WORK TASK: Please print all of the records that follow with nothing altered.

===== STORED DATA =====

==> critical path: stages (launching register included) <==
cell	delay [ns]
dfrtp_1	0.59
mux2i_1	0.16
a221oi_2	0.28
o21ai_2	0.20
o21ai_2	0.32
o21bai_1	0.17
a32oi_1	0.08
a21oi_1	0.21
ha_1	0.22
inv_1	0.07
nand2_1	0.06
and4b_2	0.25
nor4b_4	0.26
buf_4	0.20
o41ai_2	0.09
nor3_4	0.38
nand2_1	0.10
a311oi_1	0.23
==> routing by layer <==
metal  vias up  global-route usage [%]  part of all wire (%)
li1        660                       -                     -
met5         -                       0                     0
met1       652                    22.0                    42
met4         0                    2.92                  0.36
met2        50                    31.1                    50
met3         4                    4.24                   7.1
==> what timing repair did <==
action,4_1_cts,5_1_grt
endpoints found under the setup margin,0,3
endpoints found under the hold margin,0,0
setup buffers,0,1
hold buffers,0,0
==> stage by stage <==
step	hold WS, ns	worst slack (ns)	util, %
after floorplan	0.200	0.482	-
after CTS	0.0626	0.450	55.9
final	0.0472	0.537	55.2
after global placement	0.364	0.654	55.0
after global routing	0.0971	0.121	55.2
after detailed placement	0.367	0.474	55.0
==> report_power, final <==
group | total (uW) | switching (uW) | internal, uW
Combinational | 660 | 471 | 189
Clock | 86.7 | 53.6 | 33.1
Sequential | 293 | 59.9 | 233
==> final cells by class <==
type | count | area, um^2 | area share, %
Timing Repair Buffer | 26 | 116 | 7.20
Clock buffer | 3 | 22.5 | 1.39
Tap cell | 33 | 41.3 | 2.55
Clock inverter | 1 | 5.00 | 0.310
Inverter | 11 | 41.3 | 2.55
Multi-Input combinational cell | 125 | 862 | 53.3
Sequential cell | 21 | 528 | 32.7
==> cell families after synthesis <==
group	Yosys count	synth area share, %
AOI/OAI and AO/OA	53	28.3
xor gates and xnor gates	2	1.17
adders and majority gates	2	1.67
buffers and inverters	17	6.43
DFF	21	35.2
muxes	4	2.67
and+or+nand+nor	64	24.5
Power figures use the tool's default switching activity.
$ cat src/rtl/nibble_serial_adder_ctrl.sv
// Nibble-serial add/subtract controller: one 4-bit adder time-shared over
// WIDTH/4 nibbles, LSB nibble first, with final carry and signed overflow.
module nibble_serial_adder_ctrl
  import nibble_serial_adder_ctrl_pkg::*;
#(
  parameter int unsigned WIDTH = 16
) (
  input  logic             clk,
  input  logic             rst,
  input  logic             start,
  input  logic             sub,
  input  logic [WIDTH-1:0] a,
  input  logic [WIDTH-1:0] b,
  output logic             busy,
  output logic             done,
  output logic [WIDTH-1:0] result,
  output logic             cout,
  output logic             ovf
);

  localparam int unsigned NIBBLES = WIDTH / NIBBLE_W;
  localparam int unsigned IDX_W   = (NIBBLES > 1) ? $clog2(NIBBLES) : 1;
  localparam logic [IDX_W-1:0] LAST_IDX = IDX_W'(NIBBLES - 1);

  state_t             state_q, state_d;
  logic [WIDTH-1:0]   a_q, a_d;
  logic [WIDTH-1:0]   b_q, b_d;
  logic               sub_q, sub_d;
  logic [IDX_W-1:0]   idx_q, idx_d;
  logic               carry_q, carry_d;
  logic [WIDTH-1:0]   result_q, result_d;
  logic               cout_q, cout_d;
  logic               ovf_q, ovf_d;

  logic [NIBBLE_W-1:0] nib_a;
  logic [NIBBLE_W-1:0] nib_b;
  logic [NIBBLE_W-1:0] nib_sum;
  logic                nib_cout;
  logic                carry_into_msb;

  // Subtraction is A + ~B + 1: B is inverted here and the +1 comes from carry_q.
  always_comb begin
    nib_a = a_q[idx_q*NIBBLE_W +: NIBBLE_W];
    nib_b = b_q[idx_q*NIBBLE_W +: NIBBLE_W] ^ {NIBBLE_W{sub_q}};
  end

  adder4 u_adder4 (
    .a    (nib_a),
    .b    (nib_b),
    .cin  (carry_q),
    .sum  (nib_sum),
    .cout (nib_cout)
  );

  // Carry into the nibble's top bit, recovered from its sum bit.
  assign carry_into_msb = nib_sum[NIBBLE_W-1] ^ nib_a[NIBBLE_W-1] ^ nib_b[NIBBLE_W-1];

  always_comb begin
    state_d  = state_q;
    a_d      = a_q;
    b_d      = b_q;
    sub_d    = sub_q;
    idx_d    = idx_q;
    carry_d  = carry_q;
    result_d = result_q;
    cout_d   = cout_q;
    ovf_d    = ovf_q;
    case (state_q)
      IDLE: begin
        if (start) begin
          a_d     = a;
          b_d     = b;
          sub_d   = sub;
          idx_d   = '0;
          carry_d = sub;
          state_d = RUN;
        end
      end
      RUN: begin
        result_d[idx_q*NIBBLE_W +: NIBBLE_W] = nib_sum;
        carry_d = nib_cout;
        idx_d   = idx_q + 1'b1;
        if (idx_q == LAST_IDX) begin
          idx_d   = '0;
          cout_d  = nib_cout;
          ovf_d   = carry_into_msb ^ nib_cout;
          state_d = DONE;
        end
      end
      DONE:    state_d = IDLE;
      default: state_d = IDLE;
    endcase
  end

  always_ff @(posedge clk) begin
    if (rst) begin
      state_q  <= IDLE;
      a_q      <= '0;
      b_q      <= '0;
      sub_q    <= 1'b0;
      idx_q    <= '0;
      carry_q  <= 1'b0;
      result_q <= '0;
      cout_q   <= 1'b0;
      ovf_q    <= 1'b0;
    end else begin
      state_q  <= state_d;
      a_q      <= a_d;
      b_q      <= b_d;
      sub_q    <= sub_d;
      idx_q    <= idx_d;
      carry_q  <= carry_d;
      result_q <= result_d;
      cout_q   <= cout_d;
      ovf_q    <= ovf_d;
    end
  end

  assign busy   = (state_q != IDLE);
  assign done   = (state_q == DONE);
  assign result = result_q;
  assign cout   = cout_q;
  assign ovf    = ovf_q;

endmodule
--- config.mk ---
export PLATFORM = sky130hd
export DESIGN_NAME = bcd_calendar_counter
export DESIGN_NICKNAME = d
export VERILOG_FILES = /design/src/rtl/bcd_calendar_counter.sv
export SDC_FILE = /design/constraint.sdc
export NUM_CORES = 1
export LEC_CHECK = 0
export BUFFER_PORTS_ARGS = -buffer_cell sky130_fd_sc_hd__buf_2
export CAP_MARGIN = 15
export CORE_AREA = 2 2 116 118
export DETAILED_ROUTE_END_ITERATION = 6
export DIE_AREA = 0 0 118 120
export MAX_ROUTING_LAYER = met4
export PLACE_DENSITY = 0.62
export SLEW_MARGIN = 20
export SYNTH_ARGS = -nofsm -noshare
export SYNTH_HDL_FRONTEND = slang
export SYNTH_SLANG_ARGS = --single-unit
--- constraint.sdc ---
create_clock -name clock -period 5.31 [get_ports clock]
set_input_delay 0.2655 -clock clock [delete_from_list [all_inputs] [get_ports clock]]
set_output_delay 0.2655 -clock clock [all_outputs]
set_load 0.1 [all_outputs]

=====

EXERCISE ANSWER:
==> critical path: stages (launching register included) <==
cell	delay [ns]
dfrtp_1	0.59
mux2i_1	0.16
a221oi_2	0.28
o21ai_2	0.20
o21ai_2	0.32
o21bai_1	0.17
a32oi_1	0.08
a21oi_1	0.21
ha_1	0.22
inv_1	0.07
nand2_1	0.06
and4b_2	0.25
nor4b_4	0.26
buf_4	0.20
o41ai_2	0.09
nor3_4	0.38
nand2_1	0.10
a311oi_1	0.23
==> routing by layer <==
metal  vias up  global-route usage [%]  part of all wire (%)
li1        660                       -                     -
met5         -                       0                     0
met1       652                    22.0                    42
met4         0                    2.92                  0.36
met2        50                    31.1                    50
met3         4                    4.24                   7.1
==> what timing repair did <==
action,4_1_cts,5_1_grt
endpoints found under the setup margin,0,3
endpoints found under the hold margin,0,0
setup buffers,0,1
hold buffers,0,0
==> stage by stage <==
step	hold WS, ns	worst slack (ns)	util, %
after floorplan	0.200	0.482	-
after CTS	0.0626	0.450	55.9
final	0.0472	0.537	55.2
after global placement	0.364	0.654	55.0
after global routing	0.0971	0.121	55.2
after detailed placement	0.367	0.474	55.0
==> report_power, final <==
group | total (uW) | switching (uW) | internal, uW
Combinational | 660 | 471 | 189
Clock | 86.7 | 53.6 | 33.1
Sequential | 293 | 59.9 | 233
==> final cells by class <==
type | count | area, um^2 | area share, %
Timing Repair Buffer | 26 | 116 | 7.20
Clock buffer | 3 | 22.5 | 1.39
Tap cell | 33 | 41.3 | 2.55
Clock inverter | 1 | 5.00 | 0.310
Inverter | 11 | 41.3 | 2.55
Multi-Input combinational cell | 125 | 862 | 53.3
Sequential cell | 21 | 528 | 32.7
==> cell families after synthesis <==
group	Yosys count	synth area share, %
AOI/OAI and AO/OA	53	28.3
xor gates and xnor gates	2	1.17
adders and majority gates	2	1.67
buffers and inverters	17	6.43
DFF	21	35.2
muxes	4	2.67
and+or+nand+nor	64	24.5
Power figures use the tool's default switching activity.
$ cat src/rtl/nibble_serial_adder_ctrl.sv
// Nibble-serial add/subtract controller: one 4-bit adder time-shared over
// WIDTH/4 nibbles, LSB nibble first, with final carry and signed overflow.
module nibble_serial_adder_ctrl
  import nibble_serial_adder_ctrl_pkg::*;
#(
  parameter int unsigned WIDTH = 16
) (
  input  logic             clk,
  input  logic             rst,
  input  logic             start,
  input  logic             sub,
  input  logic [WIDTH-1:0] a,
  input  logic [WIDTH-1:0] b,
  output logic             busy,
  output logic             done,
  output logic [WIDTH-1:0] result,
  output logic             cout,
  output logic             ovf
);

  localparam int unsigned NIBBLES = WIDTH / NIBBLE_W;
  localparam int unsigned IDX_W   = (NIBBLES > 1) ? $clog2(NIBBLES) : 1;
  localparam logic [IDX_W-1:0] LAST_IDX = IDX_W'(NIBBLES - 1);

  state_t             state_q, state_d;
  logic [WIDTH-1:0]   a_q, a_d;
  logic [WIDTH-1:0]   b_q, b_d;
  logic               sub_q, sub_d;
  logic [IDX_W-1:0]   idx_q, idx_d;
  logic               carry_q, carry_d;
  logic [WIDTH-1:0]   result_q, result_d;
  logic               cout_q, cout_d;
  logic               ovf_q, ovf_d;

  logic [NIBBLE_W-1:0] nib_a;
  logic [NIBBLE_W-1:0] nib_b;
  logic [NIBBLE_W-1:0] nib_sum;
  logic                nib_cout;
  logic                carry_into_msb;

  // Subtraction is A + ~B + 1: B is inverted here and the +1 comes from carry_q.
  always_comb begin
    nib_a = a_q[idx_q*NIBBLE_W +: NIBBLE_W];
    nib_b = b_q[idx_q*NIBBLE_W +: NIBBLE_W] ^ {NIBBLE_W{sub_q}};
  end

  adder4 u_adder4 (
    .a    (nib_a),
    .b    (nib_b),
    .cin  (carry_q),
    .sum  (nib_sum),
    .cout (nib_cout)
  );

  // Carry into the nibble's top bit, recovered from its sum bit.
  assign carry_into_msb = nib_sum[NIBBLE_W-1] ^ nib_a[NIBBLE_W-1] ^ nib_b[NIBBLE_W-1];

  always_comb begin
    state_d  = state_q;
    a_d      = a_q;
    b_d      = b_q;
    sub_d    = sub_q;
    idx_d    = idx_q;
    carry_d  = carry_q;
    result_d = result_q;
    cout_d   = cout_q;
    ovf_d    = ovf_q;
    case (state_q)
      IDLE: begin
        if (start) begin
          a_d     = a;
          b_d     = b;
          sub_d   = sub;
          idx_d   = '0;
          carry_d = sub;
          state_d = RUN;
        end
      end
      RUN: begin
        result_d[idx_q*NIBBLE_W +: NIBBLE_W] = nib_sum;
        carry_d = nib_cout;
        idx_d   = idx_q + 1'b1;
        if (idx_q == LAST_IDX) begin
          idx_d   = '0;
          cout_d  = nib_cout;
          ovf_d   = carry_into_msb ^ nib_cout;
          state_d = DONE;
        end
      end
      DONE:    state_d = IDLE;
      default: state_d = IDLE;
    endcase
  end

  always_ff @(posedge clk) begin
    if (rst) begin
      state_q  <= IDLE;
      a_q      <= '0;
      b_q      <= '0;
      sub_q    <= 1'b0;
      idx_q    <= '0;
      carry_q  <= 1'b0;
      result_q <= '0;
      cout_q   <= 1'b0;
      ovf_q    <= 1'b0;
    end else begin
      state_q  <= state_d;
      a_q      <= a_d;
      b_q      <= b_d;
      sub_q    <= sub_d;
      idx_q    <= idx_d;
      carry_q  <= carry_d;
      result_q <= result_d;
      cout_q   <= cout_d;
      ovf_q    <= ovf_d;
    end
  end

  assign busy   = (state_q != IDLE);
  assign done   = (state_q == DONE);
  assign result = result_q;
  assign cout   = cout_q;
  assign ovf    = ovf_q;

endmodule
--- config.mk ---
export PLATFORM = sky130hd
export DESIGN_NAME = bcd_calendar_counter
export DESIGN_NICKNAME = d
export VERILOG_FILES = /design/src/rtl/bcd_calendar_counter.sv
export SDC_FILE = /design/constraint.sdc
export NUM_CORES = 1
export LEC_CHECK = 0
export BUFFER_PORTS_ARGS = -buffer_cell sky130_fd_sc_hd__buf_2
export CAP_MARGIN = 15
export CORE_AREA = 2 2 116 118
export DETAILED_ROUTE_END_ITERATION = 6
export DIE_AREA = 0 0 118 120
export MAX_ROUTING_LAYER = met4
export PLACE_DENSITY = 0.62
export SLEW_MARGIN = 20
export SYNTH_ARGS = -nofsm -noshare
export SYNTH_HDL_FRONTEND = slang
export SYNTH_SLANG_ARGS = --single-unit
--- constraint.sdc ---
create_clock -name clock -period 5.31 [get_ports clock]
set_input_delay 0.2655 -clock clock [delete_from_list [all_inputs] [get_ports clock]]
set_output_delay 0.2655 -clock clock [all_outputs]
set_load 0.1 [all_outputs]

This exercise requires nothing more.